Bennett v. Plenert

ELR Citation: ELR 21479
No(s). 94-35008 (9th Cir. Aug 24, 1995)

The court holds that plaintiffs who failed to allege an interest in the "preservation" of endangered species do not fall within the Endangered Species Act's (ESA's) zone of interests and, therefore, lack standing to sue the government for allegedly violating the Act. Plaintiff ranch operators and irrigation districts seek to challenge the government's preparation of a biological opinion that concludes that the water level in two reservoirs in the Klamath Project should be maintained at a particular minimum level in order to preserve two fish species, the Lost River and shortnose suckers. They allege that there is no evidence to support the opinion's conclusion that the long-term operation of the Klamath Project will adversely affect the suckers, that the government violated ESA §7(a)'s consultation provisions in preparing the opinion, and that the government violated ESA §4(b)(2) by failing to consider the economic impact of its determination that the reservoirs constituted critical habitat for the suckers. The court first notes that the issue before it is not whether plaintiffs have satisfied constitutional standing requirements, but whether their action is precluded by the zone-of-interests test, which is a prudential standing limitation. The court rejects plaintiffs' contention that ESA §11(g)'s citizen suit provision renders the zone-of-interests test inapplicable to claims brought under the Act. The fact that a statute contains a citizen suit provision does not necessarily establish that Congress intended that any particular plaintiff have standing to assert a violation. In light of the court's consistent use of the zone-of-interests test in determining the standing of plaintiff's who have sued under citizen suit provisions of other federal laws, the court holds that the ESA does not automatically confer standing on every plaintiff who satisfies constitutional requirements and claims a violation of the Act's procedures. A contrary ruling would permit plaintiffs to sue even though their purposes were plainly inconsistent with, or marginally related to, those of the Act.

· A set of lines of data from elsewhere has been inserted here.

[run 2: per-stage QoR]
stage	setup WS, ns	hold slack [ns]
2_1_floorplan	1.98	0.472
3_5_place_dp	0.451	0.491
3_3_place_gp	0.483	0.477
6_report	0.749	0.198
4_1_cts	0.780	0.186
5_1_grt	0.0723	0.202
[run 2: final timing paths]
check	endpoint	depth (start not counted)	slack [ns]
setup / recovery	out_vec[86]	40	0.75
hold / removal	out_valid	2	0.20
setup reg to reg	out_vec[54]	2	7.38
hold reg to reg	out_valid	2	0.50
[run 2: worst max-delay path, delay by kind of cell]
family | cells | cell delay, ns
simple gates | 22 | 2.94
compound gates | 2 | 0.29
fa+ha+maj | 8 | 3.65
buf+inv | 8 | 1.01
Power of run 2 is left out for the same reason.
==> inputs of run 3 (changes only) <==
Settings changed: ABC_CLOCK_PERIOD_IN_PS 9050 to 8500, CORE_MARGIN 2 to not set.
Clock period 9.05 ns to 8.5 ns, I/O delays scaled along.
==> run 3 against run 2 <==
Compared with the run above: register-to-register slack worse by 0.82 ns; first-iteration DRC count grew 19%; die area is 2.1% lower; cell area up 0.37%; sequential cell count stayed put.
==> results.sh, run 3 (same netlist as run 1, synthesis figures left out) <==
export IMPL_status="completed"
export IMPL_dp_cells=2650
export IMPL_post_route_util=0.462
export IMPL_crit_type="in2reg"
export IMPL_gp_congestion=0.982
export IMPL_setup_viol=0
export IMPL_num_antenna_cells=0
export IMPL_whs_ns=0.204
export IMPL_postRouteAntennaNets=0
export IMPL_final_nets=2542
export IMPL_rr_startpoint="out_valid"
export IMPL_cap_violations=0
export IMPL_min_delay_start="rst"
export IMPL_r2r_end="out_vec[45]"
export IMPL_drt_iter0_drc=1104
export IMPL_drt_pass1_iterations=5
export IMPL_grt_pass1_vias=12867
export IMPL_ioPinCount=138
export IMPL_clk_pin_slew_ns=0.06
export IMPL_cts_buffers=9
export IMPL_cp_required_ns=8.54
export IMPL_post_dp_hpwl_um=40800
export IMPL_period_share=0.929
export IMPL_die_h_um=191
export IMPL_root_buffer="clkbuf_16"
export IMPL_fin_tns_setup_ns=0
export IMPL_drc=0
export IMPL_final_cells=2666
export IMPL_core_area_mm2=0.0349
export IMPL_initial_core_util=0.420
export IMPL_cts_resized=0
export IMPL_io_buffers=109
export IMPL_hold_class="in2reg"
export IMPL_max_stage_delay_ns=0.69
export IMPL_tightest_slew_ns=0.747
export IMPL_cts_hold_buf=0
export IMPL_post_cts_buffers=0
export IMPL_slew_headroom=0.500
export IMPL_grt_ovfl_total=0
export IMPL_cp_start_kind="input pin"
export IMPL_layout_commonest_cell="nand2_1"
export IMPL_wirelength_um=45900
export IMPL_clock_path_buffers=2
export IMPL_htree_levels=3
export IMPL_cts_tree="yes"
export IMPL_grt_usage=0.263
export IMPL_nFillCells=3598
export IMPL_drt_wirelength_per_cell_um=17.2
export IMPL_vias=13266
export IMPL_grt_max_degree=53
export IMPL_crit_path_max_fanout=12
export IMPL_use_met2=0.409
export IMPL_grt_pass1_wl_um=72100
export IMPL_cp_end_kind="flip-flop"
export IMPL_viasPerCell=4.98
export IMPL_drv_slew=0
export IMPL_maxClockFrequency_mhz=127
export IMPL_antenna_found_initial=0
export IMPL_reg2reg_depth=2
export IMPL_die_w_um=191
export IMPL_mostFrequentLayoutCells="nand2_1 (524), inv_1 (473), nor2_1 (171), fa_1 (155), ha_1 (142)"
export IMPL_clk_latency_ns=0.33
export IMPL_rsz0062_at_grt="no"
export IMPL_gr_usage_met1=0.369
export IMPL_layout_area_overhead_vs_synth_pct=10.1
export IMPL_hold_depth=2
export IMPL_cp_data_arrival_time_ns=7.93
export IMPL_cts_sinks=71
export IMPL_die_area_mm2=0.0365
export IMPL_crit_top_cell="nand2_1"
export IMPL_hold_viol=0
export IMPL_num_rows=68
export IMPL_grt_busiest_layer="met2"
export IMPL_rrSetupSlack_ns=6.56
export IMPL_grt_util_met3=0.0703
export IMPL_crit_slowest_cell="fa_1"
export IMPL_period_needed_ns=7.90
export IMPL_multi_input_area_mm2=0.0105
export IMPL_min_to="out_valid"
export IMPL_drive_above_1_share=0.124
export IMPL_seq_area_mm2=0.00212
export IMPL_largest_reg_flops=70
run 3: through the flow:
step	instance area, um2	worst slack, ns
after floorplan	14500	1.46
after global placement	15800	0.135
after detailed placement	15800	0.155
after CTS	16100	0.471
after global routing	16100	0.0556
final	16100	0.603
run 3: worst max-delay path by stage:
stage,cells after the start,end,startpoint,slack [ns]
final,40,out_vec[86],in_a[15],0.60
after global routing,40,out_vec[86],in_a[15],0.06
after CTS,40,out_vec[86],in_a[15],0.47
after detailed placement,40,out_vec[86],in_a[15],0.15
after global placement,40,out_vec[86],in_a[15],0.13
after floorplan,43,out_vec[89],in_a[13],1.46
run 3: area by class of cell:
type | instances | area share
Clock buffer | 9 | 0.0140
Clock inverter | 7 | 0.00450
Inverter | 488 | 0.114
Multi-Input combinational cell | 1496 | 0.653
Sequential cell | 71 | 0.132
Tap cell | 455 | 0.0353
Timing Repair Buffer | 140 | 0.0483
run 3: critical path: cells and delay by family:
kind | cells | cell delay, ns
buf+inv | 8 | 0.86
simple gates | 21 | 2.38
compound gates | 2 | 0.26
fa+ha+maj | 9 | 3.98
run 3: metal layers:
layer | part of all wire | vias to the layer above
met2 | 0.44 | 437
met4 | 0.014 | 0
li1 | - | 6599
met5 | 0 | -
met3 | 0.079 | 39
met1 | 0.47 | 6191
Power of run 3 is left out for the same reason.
===== config.mk =====
export PLATFORM = sky130hd
export DESIGN_NAME = ppl_delay
export DESIGN_NICKNAME = d
export VERILOG_FILES = /design/src/sv/ppl_delay.sv
export SDC_FILE = /design/constraint.sdc
export NUM_CORES = 1
export LEC_CHECK = 0
export BUFFER_PORTS_ARGS = -buffer_cell sky130_fd_sc_hd__buf_2
export CAP_MARGIN = 20
export CORE_MARGIN = 1.5
export CORE_UTILIZATION = 50
export DETAILED_ROUTE_END_ITERATION = 7
export PLACE_DENSITY = 0.73
export SYNTH_ARGS = -nofsm -noshare
export SYNTH_HDL_FRONTEND = slang
export SYNTH_SLANG_ARGS = --single-unit

===== constraint.sdc =====
create_clock -name clock -period 1.3 [get_ports clock]
set_input_delay 0.195 -clock clock [delete_from_list [all_inputs] [get_ports clock]]
set_output_delay 0.195 -clock clock [all_outputs]
set_load 0.01 [all_outputs]

===== src/sv/ppl_delay.sv =====
// ----------------------------------------------------------------------------
// ppl_delay
// Shift line that keeps side data in step with a pipelined unit.
// ----------------------------------------------------------------------------
module ppl_delay #(
   parameter int WIDTH = 8,
   parameter int DEPTH = 4
) (
   input  logic             clock,
   input  logic             adv,
   input  logic [WIDTH-1:0] in_data,
   output logic [WIDTH-1:0] out_data
);
   logic [WIDTH-1:0] tap_ff [DEPTH];

   always_ff @(posedge clock) begin
      if (adv) begin
         tap_ff[0] <= in_data;
         for (int k = 1; k < DEPTH; k++) begin
            tap_ff[k] <= tap_ff[k-1];
         end
      end
   end

   assign out_data = tap_ff[DEPTH-1];
endmodule


# Yosys cells after proc, flatten, opt, wreduce, memory -nomap -nowiden
# Memories as Yosys holds them, arrays and structs flattened.
# Index checks and enable logic that the tools add are counted.
# word_totals
regBits,0
mem_bits_rw,32
inputBits,10
output_inout_bits,8
mem_count,1
# memory_table
memory,depth,width,rd,rd_ports_with_merged_regs,write_ports,line_no,source
tap_ff,4,8,4,0,4,14,logic [WIDTH-1:0] tap_ff [DEPTH];
# classes
mux,2
# op_table
operator,count
1-bit 2-to-1 mux,2

# Logic depth before layout (Yosys ltp)
# depth
depth_word,2
ltp_mapped,0
ltp_nobuf,0

# Worst setup path after synthesis
# No wires, ideal clock.
# synth_path
path_type,reg-to-reg
from,mem tap_ff[0][0]
to,mem tap_ff[1][0] (data pin)
setup_time_ns,0.266
arrival_ns,0.323
required_ns,1.034
setup_slack_ns,0.711
stages_incl_launch_ff,1
n_path_buf,0
synth_period_minus_slack_ns,0.589
path_cell_list,edfxtp_1
# synth_lines
item,line_no
start: declaration,14

==> summary.txt <==
===============================================================================================
Run status                                                                         finished clean
Synthesized cell area                                                                  961 um^2
Number of antenna violations at the first check in global routing                             0
Actual slew at the worst max-slew pin                                                  0.164 ns
Share of power burned in registers                                                        0.700
Pin count of the biggest net entering global routing                                         33
Most flop-heavy register                                                                 tap_ff
Max-Cap Viols                                                                                 0
Post-synthesis register bit count                                                            32
Largest fanout on the critical path                                                           1
Filler cells                                                                                138
Leading registers by flop count                                                      tap_ff x32
Critical path required time                                                             1.11 ns
RR Startpoint                                                                      tap_ff[0][7]
Min-Delay Path Class                                                                  in -> reg
Number of buffers and inverters on the critical path                                          1
Global-route wire length before repair                                                  1510 um
Relative contribution of the clock network to total power                                 0.268
Mean instance size in the synthesized netlist                                         30.0 um^2
Largest register FFs                                                                         32
Switching Power                                                                      0.000332 W
X dimension of the die                                                                  46.8 um
Leading cell types by total area after synthesis                                   sky130_fd_sc_hd__edfxtp_1 100%
Y dimension of the die                                                                  46.8 um
Fraction of registers with async set or reset after synthesis                                 0
Detailed-router iteration count before antenna repair                                         3
Top-count cell post-synth                                                          sky130_fd_sc_hd__edfxtp_1
Final WL                                                                                 995 um
Worst-case vdd ir drop                                                                 0.986 mV
Clk_lat worst skew                                                                      0.31 ns
First DRT Iteration DRCs                                                                      7
All-layer global routing usage                                                            0.119
Final worst path period share                                                             0.783
Share of the synthesized area in the top cell type                                         1.00
Crit path capture type                                                              output port
Synth Net Count                                                                              42
Setup repair after global routing missed its margin                                       false
Multi-input combinational cell count                                                          0
Static leakage                                                                         0.416 nW
Resized Gates After CTS                                                                       0
Critical path startpoint category                                                      register
Cell Pwr Density                                                                   1540 nW/um^2
Core Footprint                                                                        1760 um^2
Final period demand of the worst path                                                   1.02 ns
Crit Path Category                                                                   reg -> out
Clock Path Buffers                                                                            2
Yosys warning count                                                                           0
Signed area change from the synthesized netlist to the final layout                       18.9%
Gate count after technology mapping                                                          32
Critical path, cell by cell                                                               buf_2
CTS Buf Count                                                                                 5
Largest stage delay, worst path                                                         0.37 ns
Via count of the first global-routing pass                                                  342
Dominant register cell in the synthesized netlist                                  sky130_fd_sc_hd__edfxtp_1
I/O pin count                                                                                18
Crit. Startpoint                                                                   tap_ff[3][4]
Routed via count                                                                            369
Area of combinational cells with multiple inputs                                         0 um^2
Cell type with the largest total area after synthesis                              sky130_fd_sc_hd__edfxtp_1
Final count of pins violating max slew                                                        0
Effective utilization at floorplan                                                        0.545
DRT antenna net count                                                                         0
Setup WS pre-CTS                                                                       0.491 ns
Root buffer cell                                                                   sky130_fd_sc_hd__clkbuf_4
Post-place instance area                                                              1100 um^2
Post-layout worst setup margin                                                         0.283 ns
Clock input transition at the sequential cells of the worst setup and hold paths        0.09 ns
Final hold vios                                                                               0
Setup Fix Bufs, Post-CTS                                                                      0
WP data arrival                                                                         0.82 ns
Final setup violation count                                                                   0
Average vias per placed instance                                                           4.50
Number of synthesized flops with an enable pin                                               32
List of most frequent post-synthesis cells                                         32 x sky130_fd_sc_hd__edfxtp_1
CTS H-tree lvls                                                                               2
Total overflow reported by the global router                                                  0
Family with the most delay on the worst path                                         flip-flops
Switching share of power                                                                  0.189
Remaining DRCs                                                                                0
Total number of nets in the final design                                                     67
Share of the yosys chip area belonging to registers                                        1.00
Fraction of final layout cells sized beyond drive strength 1                              0.404
Power consumption                                                                     0.00176 W
Internal Pwr Total                                                                    0.00143 W
Area of all placed cells without fillers                                              1140 um^2
Highest achievable clock rate                                                           983 MHz
Hold buffers post-CTS                                                                         0
Slew headroom                                                                             0.891
Wire per inst                                                                           12.1 um
TritonCTS sink count                                                                         32
Final-layout setup total negative slack                                                    0 ns
Clock skew after layout                                                              0.00368 ns
Placer congestion estimate                                                                0.591
Die Area                                                                              2190 um^2
Cell with the largest stage delay on the worst path                                sky130_fd_sc_hd__edfxtp_1
CTS tree                                                                                   done
Internal reg-to-reg setup slack                                                         0.66 ns
Diode count                                                                                   0
Count of distinct cell types in the synthesized netlist                                       1
Hold path startpoint                                                                 in_data[5]
Number of port buffers                                                                       17
Site Rows                                                                                    15
Comb power frac                                                                           0.032
===============================================================================================
routing by layer:
layer / track usage / vias up / wire (um) / part of all wire
li1: - / 177 / - / -
met1: 0.130 / 171 / 412 / 0.41
met2: 0.159 / 21 / 498 / 0.50
met3: 0.104 / 0 / 85 / 0.085
met4: 0.0667 / 0 / 0 / 0
met5: 0 / - / 0 / 0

The court next holds that only plaintiffs who allege an interest in the preservation of endangered species fall within the zone of interests protected by the ESA. The court holds that because plaintiffs have not alleged such an interest in their complaint, they lack standing. The ESA's overall purposes are singularly devoted to the goal of ensuring species preservation; they do not embrace the economic and recreational interests underlying plaintiffs' challenge. Plaintiffs make no allegation that the government's recommendations will harm the suckers; instead, they argue that the actions proposed in the biological opinion are not necessary to preserve the fish. Moreover, in their claims regarding consultation and designation of critical habitat, plaintiffs seek only to obtain a greater share of the water and do not contend that compliance with the Act will improve the fish's lot. The court holds that ESA §4(b)(2)'s directive that the government consider a variety of factors—including economic ones—in designating critical habitat for a species does not alter its analysis. The court does not believe that in setting forth the factors to be weighed in formulating a plan for protecting species, Congress intended to do more than ensure a rational decisionmaking process by providing guidance for government officials. Congress certainly did not intend impliedly to confer standing on every plaintiff who could conceivably claim that the failure to consider one of those factors adversely affected plaintiff. The court next holds that because plaintiffs have failed to assert an interest protected by the ESA, they necessarily have no standing to bring an action under the Administrative Procedure Act. The court also holds that it need not consider whether plaintiffs have standing under the National Environmental Policy Act (NEPA). Plaintiffs have failed to state a claim under NEPA because Douglas County v. Babbitt, 25 ELR 20631 (9th Cir. 1995), establishes that no NEPA claim lies for a violation of the ESA's provisions for determining critical habitat.

[Briefs in this litigation are digested at ELR PEND. LIT. 66369.]

Counsel for Plaintiffs
William F. Schroeder
Schroeder, Hutchens & Sullivan
280 A St. E., P.O. Box 220, Vale OR 97198
(503) 473-3141

Counsel for Defendants
Ellen J. Durkee
Environment and Natural Resources Division
U.S. Department of Justice, Washington DC 20530
(202) 514-2000

Before Pregerson,* Canby and Reinhardt, JJ.